Section 5. Deposits by Agent with Approved Form 2678

Except as provided in section 10.05 of this revenue procedure, the deposit rules apply to the agent with an approved Form 2678 based on the total employment taxes accumulated by the agent for its own employees and on behalf of all employers for whom the agent is authorized to act. The deposit rules that would have applied to any employer for whom the agent acts, had the agent not been authorized, do not apply to the agent.
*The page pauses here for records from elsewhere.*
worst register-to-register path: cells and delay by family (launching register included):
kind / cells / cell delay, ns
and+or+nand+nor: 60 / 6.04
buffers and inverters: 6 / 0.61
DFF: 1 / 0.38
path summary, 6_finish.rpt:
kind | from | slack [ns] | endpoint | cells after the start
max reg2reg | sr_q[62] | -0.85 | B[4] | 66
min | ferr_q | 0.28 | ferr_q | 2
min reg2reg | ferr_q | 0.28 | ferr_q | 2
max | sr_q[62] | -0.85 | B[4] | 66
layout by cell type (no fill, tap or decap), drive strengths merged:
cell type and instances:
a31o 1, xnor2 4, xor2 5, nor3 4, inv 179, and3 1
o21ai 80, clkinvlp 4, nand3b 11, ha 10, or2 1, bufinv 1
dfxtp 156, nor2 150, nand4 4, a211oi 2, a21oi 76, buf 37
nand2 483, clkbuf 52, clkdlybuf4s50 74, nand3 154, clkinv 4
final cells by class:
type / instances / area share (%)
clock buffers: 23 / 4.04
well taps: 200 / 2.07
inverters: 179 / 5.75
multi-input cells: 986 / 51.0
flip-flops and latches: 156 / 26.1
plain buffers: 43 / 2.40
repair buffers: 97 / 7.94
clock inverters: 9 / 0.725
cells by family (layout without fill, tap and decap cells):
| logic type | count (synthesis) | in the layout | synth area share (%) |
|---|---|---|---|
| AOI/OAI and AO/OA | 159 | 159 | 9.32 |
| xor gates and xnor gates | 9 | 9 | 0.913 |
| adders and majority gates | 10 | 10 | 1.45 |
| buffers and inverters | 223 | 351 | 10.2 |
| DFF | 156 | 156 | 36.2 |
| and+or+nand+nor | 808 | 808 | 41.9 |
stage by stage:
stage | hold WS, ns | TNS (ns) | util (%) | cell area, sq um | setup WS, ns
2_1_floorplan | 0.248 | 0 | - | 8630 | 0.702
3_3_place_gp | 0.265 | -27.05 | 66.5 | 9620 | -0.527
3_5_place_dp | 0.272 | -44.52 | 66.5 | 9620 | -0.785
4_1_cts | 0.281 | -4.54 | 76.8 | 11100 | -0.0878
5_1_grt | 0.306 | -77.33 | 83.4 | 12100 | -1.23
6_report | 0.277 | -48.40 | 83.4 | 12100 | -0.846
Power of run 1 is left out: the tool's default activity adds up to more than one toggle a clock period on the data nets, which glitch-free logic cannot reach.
Section 6. Corrections of Wages by Agent with Approved Form 2678

Wages erroneously reported by the agent must be corrected by the agent on behalf of the employer using the form that corresponds to the return being corrected. For example, the IRS has designated Form 941-X as the form to correct errors on a previously filed Form 941. The agent attaches an allocation schedule as prescribed in the instructions for the form being filed. The name and EIN of the agent are entered in the spaces provided for the employer as it appeared on the return being corrected. Generally, the agent’s obligation to make the correction is not affected by a subsequent revocation of the authorization as discussed in section 9 of this revenue procedure. However, an agent may not make corrections after its authorization to act as agent is revoked by the IRS under section 9.02 of this revenue procedure.

Section 7. Use of Reporting Agent by Agent with Approved Form 2678

.01 A reporting agent is an accounting service, franchiser, bank, service bureau, or other entity authorized to perform one or more acts on behalf of a taxpayer. See Rev. Proc. 2012–32, 2012–35 I.R.B 1, for rules related to reporting agent authorizations and a description of the acts that may be performed by reporting agents. An agent with an approved Form 2678 may designate a reporting agent to sign and file certain employment tax returns and make tax deposits on behalf of the agent.

.02 The reporting agent files only one return on behalf of the agent for each tax-return period. The agent’s name and EIN, not the reporting agent’s name and EIN, are entered in the spaces provided for the employer on the returns. If the return instructions prescribe an allocation schedule, the reporting agent is required to enter the name and EIN of the agent as shown on the return, and list the name and EIN of each employer for whom the agent is authorized to act in the spaces provided for clients.

.03 The deposit rules that apply to the agent continue to apply with regard to deposits made by the reporting agent.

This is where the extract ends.